▸ **Problem to solve**:
Give back exactly the lines that run from the beginning of the entries to the line containing "logic [ADDR_W-1:0] r_waddr;", both included, and nothing else.

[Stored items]
*** Begin section ***

<file path="src/rtl/buf_addr_sched.sv">
// Packet buffer block scheduler: hands out free block base addresses to the
// ingress writer and queues completed packets for readout in arrival order.
module buf_addr_sched #(
    parameter int NBLK  = 16,
    parameter int BLK_W = 7
) (
    input  logic        clk,
    input  logic        rst_n,
    input  logic        in_pkt_req,
    input  logic        in_pkt_done,
    input  logic        out_ready,
    input  logic        rd_done,
    output logic [10:0] addr2data_waddr,
    output logic        addr2data_waddr_wr,
    output logic [10:0] addr2data_raddr,
    output logic        addr2data_raddr_wr,
    output logic        pkt_drop,
    output logic [4:0]  free_cnt,
    output logic [4:0]  q_cnt
);

    localparam int ID_W   = $clog2(NBLK);
    localparam int ADDR_W = 11;

    typedef enum logic {W_IDLE, W_BUSY} w_state_t;
    typedef enum logic {R_IDLE, R_BUSY} r_state_t;

    w_state_t          r_wstate, w_wstate_nxt;
    r_state_t          r_rstate, w_rstate_nxt;

    logic [NBLK-1:0]   r_bitmap;
    logic [NBLK-1:0]   w_bitmap_nxt;
    logic [ID_W-1:0]   r_wid;
    logic [ID_W-1:0]   r_rid;
    logic [ID_W-1:0]   r_fifo [NBLK];
    logic [ID_W-1:0]   r_wptr;
    logic [ID_W-1:0]   r_rptr;
    logic [4:0]        r_free_cnt;
    logic [4:0]        r_q_cnt;
    logic [ADDR_W-1:0] r_waddr;
    logic [ADDR_W-1:0] r_raddr;
    logic              r_waddr_wr;
    logic              r_raddr_wr;
    logic              r_pkt_drop;

    logic [ID_W-1:0]   w_alloc_id;
    logic [ID_W-1:0]   w_head_id;
    logic              w_found;
    logic              w_alloc;
    logic              w_drop;
    logic              w_push;
    logic              w_pop;
    logic              w_free;

    // Lowest-index free block wins
    always_comb begin
        w_alloc_id = '0;
        w_found    = 1'b0;
        for (int unsigned i = 0; i < NBLK; i++) begin
            if (r_bitmap[i] && !w_found) begin
                w_alloc_id = ID_W'(i);
                w_found    = 1'b1;
            end
        end
    end

    assign w_head_id = r_fifo[r_rptr];

    always_ff @(posedge clk or negedge rst_n) begin
        if (!rst_n) begin
            r_wstate <= W_IDLE;
            r_rstate <= R_IDLE;
        end else begin
            r_wstate <= w_wstate_nxt;
            r_rstate <= w_rstate_nxt;
        end
    end

    always_comb begin
        w_wstate_nxt = r_wstate;
        w_alloc      = 1'b0;
        w_drop       = 1'b0;
        w_push       = 1'b0;
        case (r_wstate)
            W_IDLE: begin
                if (in_pkt_req) begin
                    if (r_free_cnt != '0) begin
                        w_alloc      = 1'b1;
                        w_wstate_nxt = W_BUSY;
                    end else begin
                        w_drop = 1'b1;
                    end
                end
            end
            W_BUSY: begin
                w_drop = in_pkt_req;
                if (in_pkt_done) begin
                    w_push       = 1'b1;
                    w_wstate_nxt = W_IDLE;
                end
            end
            default: w_wstate_nxt = W_IDLE;
        endcase
    end

    // Pop only sees the registered count, so a same-cycle push is never popped
    always_comb begin
        w_rstate_nxt = r_rstate;
        w_pop        = 1'b0;
        w_free       = 1'b0;
        case (r_rstate)
            R_IDLE: begin
                if (r_q_cnt != '0 && out_ready) begin
                    w_pop        = 1'b1;
                    w_rstate_nxt = R_BUSY;
                end
            end
            R_BUSY: begin
                if (rd_done) begin
                    w_free       = 1'b1;
                    w_rstate_nxt = R_IDLE;
                end
            end
            default: w_rstate_nxt = R_IDLE;
        endcase
    end

    always_comb begin
        w_bitmap_nxt = r_bitmap;
        if (w_alloc) w_bitmap_nxt[w_alloc_id] = 1'b0;
        if (w_free)  w_bitmap_nxt[r_rid]      = 1'b1;
    end

    always_ff @(posedge clk or negedge rst_n) begin
        if (!rst_n) begin
            r_bitmap   <= '1;
            r_free_cnt <= 5'(NBLK);
            r_q_cnt    <= '0;
            r_wptr     <= '0;
            r_rptr     <= '0;
            r_wid      <= '0;
            r_rid      <= '0;
            r_waddr    <= '0;
            r_raddr    <= '0;
            r_waddr_wr <= 1'b0;
            r_raddr_wr <= 1'b0;
            r_pkt_drop <= 1'b0;
        end else begin
            r_bitmap   <= w_bitmap_nxt;
            r_free_cnt <= r_free_cnt + 5'(w_free) - 5'(w_alloc);
            r_q_cnt    <= r_q_cnt + 5'(w_push) - 5'(w_pop);
            r_waddr_wr <= w_alloc;
            r_raddr_wr <= w_pop;
            r_pkt_drop <= w_drop;
            if (w_alloc) begin
                r_wid   <= w_alloc_id;
                r_waddr <= ADDR_W'(w_alloc_id) << BLK_W;
            end
            if (w_push) r_wptr <= r_wptr + ID_W'(1);
            if (w_pop) begin
                r_rid   <= w_head_id;
                r_raddr <= ADDR_W'(w_head_id) << BLK_W;
                r_rptr  <= r_rptr + ID_W'(1);
            end
        end
    end

    always_ff @(posedge clk) begin
        if (w_push) r_fifo[r_wptr] <= r_wid;
    end

    assign addr2data_waddr    = r_waddr;
    assign addr2data_waddr_wr = r_waddr_wr;
    assign addr2data_raddr    = r_raddr;
    assign addr2data_raddr_wr = r_raddr_wr;
    assign pkt_drop           = r_pkt_drop;
    assign free_cnt           = r_free_cnt;
    assign q_cnt              = r_q_cnt;

endmodule
</file>
<file path="config.mk">
export PLATFORM = sky130hd
export DESIGN_NAME = buf_addr_sched
export DESIGN_NICKNAME = d
export VERILOG_FILES = /design/src/rtl/buf_addr_sched.sv
export SDC_FILE = /design/constraint.sdc
export NUM_CORES = 1
export LEC_CHECK = 0
export ABC_AREA = 1
export BUFFER_PORTS_ARGS = -buffer_cell sky130_fd_sc_hd__buf_2
export CORE_UTILIZATION = 54
export DETAILED_ROUTE_END_ITERATION = 10
export PLACE_DENSITY = 0.76
export SYNTH_ARGS = -nofsm -noshare
export SYNTH_HDL_FRONTEND = slang
export SYNTH_SLANG_ARGS = --single-unit
export TNS_END_PERCENT = 30
</file>
<file path="constraint.sdc">
create_clock -name clk -period 2.55 [get_ports clk]
set_clock_uncertainty 0.15 [all_clocks]
set_input_delay 0.3825 -clock clk [delete_from_list [all_inputs] [get_ports clk]]
set_output_delay 0.3825 -clock clk [all_outputs]
set_load 0.005 [all_outputs]
</file>
==> metrics, run 1 <==
crit path DAT between 2000 and 3000 ps; Ys Warns 0; worst-margin pin slew 995 ps; die area 9870 um^2; Worst-Skew Late Latency 370 ps; clock tree buffer depth 2; Seq/Total Area, Yosys 60.9%; syn_area_per_cell 11.1 um^2; gr ovfl total 0; die height 99.4 um; DRC viols 0; crit path launch q_cnt[2]; Die X-Extent 99.4 um; CP required approximately 2700 ps; # Max-Cap Violations 0; Post-Synthesis Cells 462; DR WL/cell ~17 um; Leakage 2.35 nW; fin crit share 95.5%; post-synthesis cell area 5120 um^2; EDFF count, synth 64; Hold Violations, Final 0; DP Area roughly 5400 um^2; endpoints failing setup 0; Max Slew Vio Count 0; Tmin final 2430 ps; global-route wire length before repair 16700 um; async set-reset flop share out of synthesis a little over two fifths; PwrDens 1200 nW/um^2; WHS 50.5 ps; worst reg2reg endpoint q_cnt[4]; GPL Wtd Cong 0.850; ant diodes 0; vias per std cell 5.66; DR vias 3488; Initial Util a little under three fifths; layout cells sized above 1 19.2%; Finished Cell Area 5650 um^2; crit path to q_cnt[4]; core area 9200 um^2; Max Fclk 0.411 GHz; max_slew headroom between 30% and 40%; Worst R2R Start q_cnt[2]; dpl hpwl 7220 um; H-Tree Depth 3; CTS tree built; DRT iter0 DRCs ~180; clk slew on worst S/H paths 110 ps; clk sinks 111; Inserted Clock Buffers 9; Sum Neg Setup Slack 0 ps; critical path capture point type flop; root buffer cell clkbuf_8; CP max FO 3; DRT Wirelength 10300 um; Nets between 500 and 600; Yosys cell types 37; number of global-route vias before repair 3426; largest net degree at the start of global routing 36; Seq cells post-synth 111; Cell Rows 35; Ports 41; Routed Antenna Nets 0; Reg2Reg Depth 13; flop2flop setup slack between 100 and 150 ps; top_reg_cell synth edfxtp_1; area delta synth->final 10.3%; drt pass-1 iters 6; worst hold-check path type input port to flop; peak supply drop 424 uV; PortBufs 26; initial antenna violation count 0; GRT Total Usage 22.1%; Startpoint Class flop; status finished, final reports clean; Critical Setup Path Class flop to flop
## power by group
part	total [mW]	switching (mW)	internal (mW)
Clock	1.08	0.612	0.472
Sequential	2.97	0.474	2.50
Combinational	2.69	1.65	1.04
Total	6.75	2.74	4.01
## per-stage QoR
| step | utilization (%) | setup slack (ps) | power (mW) | std cells |
|---|---|---|---|---|
| global route | 61.4 | -22.7 | 7.22 | 616 |
| CTS | 60.7 | 6.40 | 6.63 | 612 |
| floorplan | - | 28.3 | 4.70 | 475 |
| global placement | 58.2 | 124 | 5.38 | 594 |
| detailed placement | 58.2 | -35.5 | 5.53 | 594 |
| finish | 61.4 | 115 | 6.75 | 616 |
## cell usage after synthesis (6+ instances only)
master | count | area (um^2)
nand3_1 | 12 | 60.1
xor2_1 | 11 | 96.3
clkbuf_1 | 10 | 37.5
nand2_1 | 59 | 221
buf_4 | 14 | 105
mux2i_1 | 12 | 120
o21ai_0 | 45 | 225
o221ai_1 | 12 | 105
nor2_1 | 57 | 214
a21oi_1 | 6 | 30.0
ha_1 | 17 | 213
dfrtp_1 | 30 | 751
dfstp_2 | 17 | 447
edfxtp_1 | 64 | 1920
inv_1 | 51 | 191
## cell type report
cell class / count / area [um^2]
Fill cell: 740 / 3550
Tap cell: 111 / 139
Clock buffer: 10 / 128
Multi-Input combinational cell: 286 / 1750
Timing Repair Buffer: 41 / 245
Clock inverter: 6 / 78.8
Sequential cell: 111 / 3120
Inverter: 51 / 191
## worst max-delay path, stage by stage, from the launching register on
cell and delay, ps:
dfrtp_1 410, inv_2 70, ha_1 160, nand3_1 100
nand3_2 100, inv_1 60, ha_1 260, inv_1 60
ha_1 170, inv_1 60, fa_2 360, o21ai_2 130
a21oi_1 90, xor2_1 150
## flip-flops by register name, indices dropped and copies added (netlist names)
name	cells
r_wstate	1
addr2data_waddr	4
r_bitmap	16
addr2data_raddr	4
addr2data_waddr_wr	1
addr2data_raddr_wr	1
pkt_drop	1
r_rptr	4
r_fifo	64
q_cnt	5
r_wptr	4
r_rstate	1
free_cnt	5
## kinds of logic (layout without fill, tap and decap cells)
logic type / after synthesis / after routing / share of synthesized area [%]
AO/OA/AOI/OAI: 84 / 84 / 10.1
XOR/XNOR: 13 / 13 / 2.22
adder cells (fa/ha/maj): 19 / 19 / 4.94
buffers and inverters: 78 / 108 / 6.82
flip-flops: 111 / 111 / 60.9
multiplexers: 12 / 12 / 2.35
other: 1 / 14 / 0.0732
AND/OR/NAND/NOR: 144 / 144 / 12.6
## timing repair
action                                  in CTS  in global routing
endpoints found under the setup margin       2                  2
resized for setup                            3                 15
hold endpoints to repair                     2                  0
pin swaps                                    0                  8
hold buffers                                 1                  0
buffers inserted                             1                  4
gates cloned                                 0                  0
## layout by cell type, fill, tap and decap left out, types with 12 or more instances in the layout
cell and instances:
edfxtp_1 64, nand2_1 59, nor2_1 57, inv_1 45, o21ai_0 43, dfrtp_1 30
buf_2 26, dfstp_2 17, ha_1 15, conb_1 14, buf_4 14, mux2i_1 12
o221ai_1 12
## how the worst min path moves through the flow
stage,start,end,slack [ps],cells after the start
finish,in_pkt_done,r_wstate,50,2
CTS,in_pkt_done,r_wstate,40,2
detailed placement,rst_n,addr2data_waddr_wr,150,1
global placement,rst_n,addr2data_waddr_wr,150,1
global route,in_pkt_done,r_wstate,50,2
floorplan,rst_n,addr2data_raddr[10],-60,0
## routing by layer
layer  wire, um  track usage (%)  vias up
met5          0                0        -
met4        130             8.82        0
met3        382             2.81       15
met2       5340             37.6      122
met1       4420             28.9     1722
li1           -                -     1629
Power figures use the tool's default switching activity.
==> run 2, diff against run 1 <==
--- a/config.mk
+++ b/config.mk
@@ -7,9 +7,8 @@
 export LEC_CHECK = 0
 export ABC_AREA = 1
 export BUFFER_PORTS_ARGS = -buffer_cell sky130_fd_sc_hd__buf_2
-export CORE_UTILIZATION = 54
+export CORE_UTILIZATION = 40
 export DETAILED_ROUTE_END_ITERATION = 10
-export PLACE_DENSITY = 0.76
 export SYNTH_ARGS = -nofsm -noshare
 export SYNTH_HDL_FRONTEND = slang
 export SYNTH_SLANG_ARGS = --single-unit
==> run 2 against run 1 <==
Die area grew 34%; critical path type unchanged; count of clock-buffer cells in the layout shrank 1; critical path depth is the same; utilization shrank 14 points.
==> metrics, run 2 (synthesized netlist as in run 1, its figures left out) <==
Worst R2R Start q_cnt[2] (unchanged); Leakage 2.38 nW (was 2.35 nW); initial antenna violation count 0 (unchanged); CP required 2630 ps (was 2660 ps); vias per std cell 4.90 (was 5.66); worst-margin pin slew 663 ps (was 995 ps); Startpoint Class flop (unchanged); Ports 41 (unchanged); # Max-Cap Violations 0 (unchanged); worst hold-check path type input port to flop (unchanged); max_slew headroom 55.8% (was 33.6%); clk sinks 111 (unchanged); PwrDens 1190 nW/um^2 (was 1200 nW/um^2); core area 12300 um^2 (was 9200 um^2); critical path capture point type flop (unchanged); Nets 526 (was 525); Fill cells 1131 (was 740); WHS 80.5 ps (was 50.5 ps); endpoints failing setup 0 (unchanged); layout cells sized above 1 18.6% (was 19.2%); Cell Rows 40 (was 35); placed cell count 654 (was 594); Initial Util 41.8% (was 55.7%); max reg flops 64 (unchanged); most common cell after layout, fill and taps aside edfxtp_1 (unchanged); Critical Setup Path Class flop to flop (unchanged); Cell Count, Final, Fillers Out 674 (was 616); Worst-Skew Late Latency 340 ps (was 370 ps); flop2flop setup slack 130 ps (was 120 ps); Inserted Clock Buffers 9 (unchanged); Top reg by flops r_fifo (unchanged); worst hold path cell count 2 (unchanged); Largest regs r_fifo x64, r_bitmap x16 (unchanged); Die X-Extent 115 um (was 99.4 um); most used cell, CP ha_1; Design Power 6.88 mW (was 6.75 mW); peak supply drop 364 uV (was 424 uV); worst hold start rd_done (was in_pkt_done); Hold Violations, Final 0 (unchanged); root buffer cell clkbuf_16 (was clkbuf_8); Max Slew Vio Count 0 (unchanged); Cell Chain, Critical Path inv_2 -> ha_1 -> nand3_1 -> nand3_2 -> inv_2 -> ha_1 -> inv_1 -> ha_1 -> inv_1 -> fa_2 -> o21ai_2 -> a21oi_2 -> xor2_1 (was inv_2 -> ha_1 -> nand3_1 -> nand3_2 -> inv_1 -> ha_1 -> inv_1 -> ha_1 -> inv_1 -> fa_2 -> o21ai_2 -> a21oi_1 -> xor2_1); DR WL/cell 14.8 um (was 16.7 um); PortBufs 26 (unchanged); CP max FO 4 (was 3); clock tree buffer depth 2 (unchanged); Reg2Reg Depth 13 (unchanged); die area 13300 um^2 (was 9870 um^2); dpl hpwl 7110 um (was 7220 um); Routed Antenna Nets 0 (unchanged); gr ovfl total 0 (unchanged); global-route wire length before repair 16400 um (was 16700 um); largest net degree at the start of global routing 36 (unchanged); area delta synth->final 12.7% (was 10.3%); DRT Wirelength 9980 um (was 10300 um); crit path DAT 2500 ps (was 2540 ps); status finished, final reports clean (unchanged); DR vias 3305 (was 3488); Sum Neg Setup Slack 0 ps (unchanged); number of global-route vias before repair 3150 (was 3426); GPL Wtd Cong 0.800 (was 0.850); worst reg2reg endpoint q_cnt[4] (unchanged); fin crit share 94.8% (was 95.5%); slowest CP cell dfrtp_1 (unchanged); H-Tree Depth 3 (unchanged); Tmin final 2420 ps (was 2430 ps); Max Fclk 0.414 GHz (was 0.411 GHz); ant diodes 0 (unchanged); Worst Hold Path EP r_rstate (was r_wstate); RSZ-0062 raised after global routing yes; commonest cells after routing, fill and taps aside edfxtp_1 (64), nand2_1 (59), nor2_1 (57) (unchanged); drt pass-1 iters 4 (was 6); DRT iter0 DRCs 176 (was 178); clk slew on worst S/H paths 70 ps (was 110 ps); slowest stage delay, CP 410 ps (about the same); DRC viols 0 (unchanged); die height 115 um (was 99.4 um); CTS tree built (unchanged); GRT Total Usage 16.6% (was 22.1%)
==> run 2: cell types whose count changed in the layout (fill, tap and decap cells not counted), sizes merged <==
cell / change
buf: +1
bufinv: -1
clkbuf: -1
clkinv: +1
clkinvlp: +1
==> run 2: where the power goes <==
part           switching, mW  internal (mW)
clock                  0.645          0.665
sequential             0.392           2.50
combinational           1.64           1.03
total                   2.68           4.20
==> run 2: worst max-delay path by stage <==
stage,from,to,slack [ps],cells past startpoint
after global routing,q_cnt[2],q_cnt[4],-10,13
after CTS,q_cnt[2],q_cnt[4],20,13
after global placement,q_cnt[3],q_cnt[4],100,13
after floorplan,q_cnt[2],q_cnt[4],30,14
after detailed placement,q_cnt[2],q_cnt[4],-30,13
final,q_cnt[2],q_cnt[4],130,13
==> run 2: routing by layer <==
metal / vias up / share of wire, % / GRT usage (%)
met4: 0 / 1.1 / 5.45
met2: 64 / 46 / 26.0
li1: 1642 / - / -
met3: 7 / 4.5 / 3.48
met5: - / 0 / 0
met1: 1592 / 48 / 23.0
==> run 2: cell type report <==
class / instances / area [um^2] / share of cell area (%)
Inverter: 51 / 191 / 3.32
Multi-Input combinational cell: 286 / 1720 / 29.9
Tap cell: 168 / 210 / 3.64
Clock inverter: 7 / 47.5 / 0.824
Timing Repair Buffer: 42 / 253 / 4.38
Sequential cell: 111 / 3120 / 54.1
Clock buffer: 9 / 225 / 3.90
==> run 2: critical path, delay by kind of cell (launching register included) <==
| kind | cells | cell delay (ps) |
|---|---|---|
| AO/OA/AOI/OAI | 2 | 220 |
| AND/OR/NAND/NOR | 2 | 220 |
| buffers and inverters | 4 | 250 |
| XOR/XNOR | 1 | 140 |
| adder cells (fa/ha/maj) | 4 | 930 |
| flip-flops | 1 | 410 |
==> run 2: timing repair <==
action | 4_1_cts | 5_1_grt
endpoints found under the setup margin | 1 | 2
gates resized for setup | 1 | 11
buffers inserted | 0 | 3
hold buffers | 1 | 0
hold endpoints to repair | 14 | 0
pin swaps | 0 | 4
==> run 2: through the flow <==
| stage | setup slack (ps) | utilization [%] | area, um^2 |
|---|---|---|---|
| after global routing | -13.9 | 47.1 | 5770 |
| after CTS | 20.0 | 46.7 | 5730 |
| after floorplan | 28.3 | - | 5180 |
| after detailed placement | -30.6 | 44.4 | 5450 |
| after global placement | 101 | 44.4 | 5450 |
| final | 133 | 47.1 | 5770 |
==> run 3, diff against run 2 <==
==> constraint.sdc (replaced) <==
create_clock -name clk -period 2.99 [get_ports clk]
set_clock_uncertainty 0.15 [all_clocks]
set_input_delay 0.4485 -clock clk [delete_from_list [all_inputs] [get_ports clk]]
set_output_delay 0.4485 -clock clk [all_outputs]
set_load 0.005 [all_outputs]
==> run 3 against run 2 <==
Global-route usage up 0.55 points; sequential cell count unchanged; routed wire length up 3.1%; clock power down 12%; maximum frequency down 4.9%; register-to-register slack better by 320 ps; setup slack better by 320 ps; critical path type unchanged; largest cell class unchanged; largest power group unchanged.
==> metrics, run 3 (synthesized netlist as in run 1, its figures left out) <==
max reg flops 64 (unchanged); Tmin final 2540 ps (was 2420 ps); GRT Total Usage 17.1% (was 16.6%); Seq pwr share 42.4% (was 42.1%); crit path DAT 2620 ps (was 2500 ps); DRC viols 0 (unchanged); clk slew on worst S/H paths 70 ps (about the same); Hold Violations, Final 0 (unchanged); area delta synth->final 11.9% (was 12.7%); worst setup margin 449 ps (was 133 ps); CP max FO 4 (unchanged); root buffer cell clkbuf_16 (unchanged); initial antenna violation count 0 (unchanged); PwrDens 1020 nW/um^2 (was 1190 nW/um^2); PortBufs 26 (unchanged); Reg2Reg Depth 13 (unchanged); max_slew headroom 41.6% (was 55.8%); P_sw 2.30 mW (was 2.68 mW); Leakage 2.37 nW (was 2.38 nW); worst-margin pin slew 875 ps (was 663 ps); DRT iter0 DRCs 296 (was 176); gr ovfl total 0 (unchanged); vias per std cell 5.02 (was 4.90); Top reg by flops r_fifo (unchanged); Ports 41 (unchanged); WHS 165 ps (was 80.5 ps); die area 13300 um^2 (unchanged); clock tree buffer depth 2 (unchanged); Cell Rows 40 (unchanged); Setup WS pre-CTS 420 ps (was -30.6 ps); Max Slew Vio Count 0 (unchanged); Critical Setup Path Class flop to flop (unchanged); DR WL/cell 15.3 um (was 14.8 um); core area 12300 um^2 (unchanged); peak supply drop 420 uV (was 364 uV); worst hold-check path type input port to flop (unchanged); largest net degree at the start of global routing 35 (was 36); Sum Neg Setup Slack 0 ps (unchanged); dpl hpwl 7220 um (was 7110 um); Routed Antenna Nets 0 (unchanged); Worst-Skew Late Latency 340 ps (about the same); status finished, final reports clean (unchanged); combinational group share of total power 37.9% (was 38.9%); DR vias 3361 (was 3305); most common cell after layout, fill and taps aside edfxtp_1 (unchanged); number of global-route vias before repair 3311 (was 3150); layout cells sized above 1 15.9% (was 18.6%); Inserted Clock Buffers 9 (unchanged); die height 115 um (unchanged); CTS tree built (unchanged); Fill cells 1122 (was 1131); Max Fclk 0.393 GHz (was 0.414 GHz); worst hold path cell count 2 (unchanged); clock group share of total power 19.7% (was 19.1%); GPL Wtd Cong 0.821 (was 0.800); Nets 522 (was 526); clk sinks 111 (unchanged); fin crit share 85.0% (was 94.8%); CP required 3070 ps (was 2630 ps); Pint 3.55 mW (was 4.20 mW); critical path capture point type flop (unchanged); RSZ-0062 raised after global routing no (was yes); Largest regs r_fifo x64, r_bitmap x16 (unchanged); switching portion of total power 39.3% (was 38.9%); Die X-Extent 115 um (unchanged); commonest cells after routing, fill and taps aside edfxtp_1 (64), nand2_1 (59), nor2_1 (57) (unchanged); ant diodes 0 (unchanged); drt pass-1 iters 5 (was 4); H-Tree Depth 3 (unchanged); global-route wire length before repair 17100 um (was 16400 um); endpoints failing setup 0 (unchanged); Startpoint Class flop (unchanged); # Max-Cap Violations 0 (unchanged); Initial Util 41.8% (unchanged); DRT Wirelength 10300 um (was 9980 um)
==> run 3: cell count changes in the layout (fill, tap and decap cells not counted), moves of 2 or more <==
cell	before	now
buf_4	15	11
clkinv_2	2	0
fa_1	0	2
fa_2	2	0
inv_1	47	51
inv_2	4	0
inv_6	2	4
o21ai_0	43	45
o21ai_2	3	1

*** End section ***

▸ **Task answer**:
<file path="src/rtl/buf_addr_sched.sv">
// Packet buffer block scheduler: hands out free block base addresses to the
// ingress writer and queues completed packets for readout in arrival order.
module buf_addr_sched #(
    parameter int NBLK  = 16,
    parameter int BLK_W = 7
) (
    input  logic        clk,
    input  logic        rst_n,
    input  logic        in_pkt_req,
    input  logic        in_pkt_done,
    input  logic        out_ready,
    input  logic        rd_done,
    output logic [10:0] addr2data_waddr,
    output logic        addr2data_waddr_wr,
    output logic [10:0] addr2data_raddr,
    output logic        addr2data_raddr_wr,
    output logic        pkt_drop,
    output logic [4:0]  free_cnt,
    output logic [4:0]  q_cnt
);

    localparam int ID_W   = $clog2(NBLK);
    localparam int ADDR_W = 11;

    typedef enum logic {W_IDLE, W_BUSY} w_state_t;
    typedef enum logic {R_IDLE, R_BUSY} r_state_t;

    w_state_t          r_wstate, w_wstate_nxt;
    r_state_t          r_rstate, w_rstate_nxt;

    logic [NBLK-1:0]   r_bitmap;
    logic [NBLK-1:0]   w_bitmap_nxt;
    logic [ID_W-1:0]   r_wid;
    logic [ID_W-1:0]   r_rid;
    logic [ID_W-1:0]   r_fifo [NBLK];
    logic [ID_W-1:0]   r_wptr;
    logic [ID_W-1:0]   r_rptr;
    logic [4:0]        r_free_cnt;
    logic [4:0]        r_q_cnt;
    logic [ADDR_W-1:0] r_waddr;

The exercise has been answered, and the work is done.